— Task brief —
Return the following from the records below: each line, word for word, starting with the line that contains "cts-buffers-inserted 9 \" and going on through the line that contains "run 2 against", with nothing outside that range.

— Data for analysis —
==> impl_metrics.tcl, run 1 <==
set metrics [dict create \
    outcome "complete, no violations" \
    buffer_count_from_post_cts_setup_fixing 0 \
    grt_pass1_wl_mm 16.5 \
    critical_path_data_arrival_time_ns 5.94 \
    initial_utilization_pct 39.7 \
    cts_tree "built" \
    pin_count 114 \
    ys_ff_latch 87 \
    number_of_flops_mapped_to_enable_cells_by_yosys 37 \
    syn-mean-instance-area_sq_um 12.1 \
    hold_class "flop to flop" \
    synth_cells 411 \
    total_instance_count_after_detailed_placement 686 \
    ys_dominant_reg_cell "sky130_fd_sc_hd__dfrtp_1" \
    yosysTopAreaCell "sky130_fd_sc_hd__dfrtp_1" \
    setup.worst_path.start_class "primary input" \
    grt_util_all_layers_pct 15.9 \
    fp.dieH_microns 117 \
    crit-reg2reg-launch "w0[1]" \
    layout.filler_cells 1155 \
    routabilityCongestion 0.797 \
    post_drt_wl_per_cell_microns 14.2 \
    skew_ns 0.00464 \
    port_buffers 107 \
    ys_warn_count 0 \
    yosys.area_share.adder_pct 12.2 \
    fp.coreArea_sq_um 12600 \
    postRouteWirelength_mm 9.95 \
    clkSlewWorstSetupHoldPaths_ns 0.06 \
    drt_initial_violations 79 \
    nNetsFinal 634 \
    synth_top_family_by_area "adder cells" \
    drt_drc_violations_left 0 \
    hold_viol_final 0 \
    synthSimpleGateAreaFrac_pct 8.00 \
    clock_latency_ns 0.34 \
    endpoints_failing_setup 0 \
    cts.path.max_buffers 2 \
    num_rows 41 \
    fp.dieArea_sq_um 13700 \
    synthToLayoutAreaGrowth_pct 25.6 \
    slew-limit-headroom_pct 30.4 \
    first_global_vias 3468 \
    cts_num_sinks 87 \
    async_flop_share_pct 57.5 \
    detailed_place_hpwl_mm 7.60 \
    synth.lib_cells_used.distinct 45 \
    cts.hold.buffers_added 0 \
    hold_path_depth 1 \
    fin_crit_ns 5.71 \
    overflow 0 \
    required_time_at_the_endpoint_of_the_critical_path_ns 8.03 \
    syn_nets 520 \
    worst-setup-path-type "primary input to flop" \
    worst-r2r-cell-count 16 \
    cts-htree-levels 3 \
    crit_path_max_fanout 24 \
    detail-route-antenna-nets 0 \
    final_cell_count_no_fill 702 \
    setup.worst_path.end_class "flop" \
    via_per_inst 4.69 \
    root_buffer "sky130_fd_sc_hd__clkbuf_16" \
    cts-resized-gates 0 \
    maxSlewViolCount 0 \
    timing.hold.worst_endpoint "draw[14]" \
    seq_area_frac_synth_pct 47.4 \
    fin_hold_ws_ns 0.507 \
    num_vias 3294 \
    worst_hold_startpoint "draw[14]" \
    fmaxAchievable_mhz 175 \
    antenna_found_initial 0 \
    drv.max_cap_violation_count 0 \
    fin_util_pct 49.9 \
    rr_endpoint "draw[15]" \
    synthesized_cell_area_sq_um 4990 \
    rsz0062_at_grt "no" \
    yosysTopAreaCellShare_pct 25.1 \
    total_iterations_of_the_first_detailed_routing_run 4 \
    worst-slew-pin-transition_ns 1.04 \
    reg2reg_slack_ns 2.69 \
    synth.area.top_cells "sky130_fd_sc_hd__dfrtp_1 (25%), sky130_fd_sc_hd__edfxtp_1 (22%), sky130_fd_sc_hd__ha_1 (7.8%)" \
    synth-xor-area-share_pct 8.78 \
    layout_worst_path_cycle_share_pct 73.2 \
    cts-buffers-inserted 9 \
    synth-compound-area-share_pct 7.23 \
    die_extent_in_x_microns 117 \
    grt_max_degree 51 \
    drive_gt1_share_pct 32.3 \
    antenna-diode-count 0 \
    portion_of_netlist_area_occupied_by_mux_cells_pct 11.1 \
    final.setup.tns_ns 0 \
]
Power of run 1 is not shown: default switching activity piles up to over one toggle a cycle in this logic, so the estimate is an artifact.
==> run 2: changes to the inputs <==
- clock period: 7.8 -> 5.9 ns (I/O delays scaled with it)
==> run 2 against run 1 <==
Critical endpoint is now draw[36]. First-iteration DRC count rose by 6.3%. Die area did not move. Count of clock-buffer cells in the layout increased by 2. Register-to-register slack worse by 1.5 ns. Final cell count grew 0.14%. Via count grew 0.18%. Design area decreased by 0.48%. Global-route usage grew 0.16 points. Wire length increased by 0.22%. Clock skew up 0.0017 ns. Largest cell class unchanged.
--- config.mk ---
export PLATFORM = sky130hd
export DESIGN_NAME = draw_background
export DESIGN_NICKNAME = d
export VERILOG_FILES = /design/src/barrel_pkg.sv /design/src/draw_background.sv
export VERILOG_INCLUDE_DIRS = /design/src
export SDC_FILE = /design/constraint.sdc
export NUM_CORES = 1
export LEC_CHECK = 0
export ABC_AREA = 0
export BUFFER_PORTS_ARGS = -buffer_cell sky130_fd_sc_hd__buf_2
export CORE_AREA = 4 4 54 56
export DETAILED_ROUTE_END_ITERATION = 16
export DIE_AREA = 0 0 58 60
export GPL_ROUTABILITY_DRIVEN = 0
export PLACE_DENSITY_LB_ADDON = 0.25
export SKIP_CTS_REPAIR_TIMING = 1
export SYNTH_ARGS = -nofsm -noshare
export SYNTH_HDL_FRONTEND = slang
export SYNTH_SLANG_ARGS = --single-unit
--- constraint.sdc ---
create_clock -name clk -period 0.8 [get_ports clk]
set_input_delay 0.16 -clock clk [delete_from_list [all_inputs] [get_ports clk]]
set_output_delay 0.16 -clock clk [all_outputs]
set_load 0.01 [all_outputs]
===== config.mk =====
export PLATFORM = sky130hd
export DESIGN_NAME = draw_barrel
export DESIGN_NICKNAME = d
export VERILOG_FILES = /design/src/barrel_pkg.sv /design/src/delay.sv /design/src/draw_barrel.sv
export VERILOG_INCLUDE_DIRS = /design/src
export SDC_FILE = /design/constraint.sdc
export NUM_CORES = 1
export LEC_CHECK = 0
export ABC_AREA = 1
export BUFFER_PORTS_ARGS = -buffer_cell sky130_fd_sc_hd__buf_2
export CORE_AREA = 2 2 156 158
export DETAILED_ROUTE_END_ITERATION = 8
export DIE_AREA = 0 0 158 160
export SYNTH_ARGS = -nofsm -noshare
export SYNTH_HDL_FRONTEND = slang
export SYNTH_SLANG_ARGS = --single-unit

===== constraint.sdc =====
create_clock -name clk -period 4 [get_ports clk]
set_input_delay 0.4 -clock clk [delete_from_list [all_inputs] [get_ports clk]]
set_output_delay 0.4 -clock clk [all_outputs]
set_load 0.005 [all_outputs]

— Exercise solution —
    cts-buffers-inserted 9 \
    synth-compound-area-share_pct 7.23 \
    die_extent_in_x_microns 117 \
    grt_max_degree 51 \
    drive_gt1_share_pct 32.3 \
    antenna-diode-count 0 \
    portion_of_netlist_area_occupied_by_mux_cells_pct 11.1 \
    final.setup.tns_ns 0 \
]
Power of run 1 is not shown: default switching activity piles up to over one toggle a cycle in this logic, so the estimate is an artifact.
==> run 2: changes to the inputs <==
- clock period: 7.8 -> 5.9 ns (I/O delays scaled with it)
==> run 2 against run 1 <==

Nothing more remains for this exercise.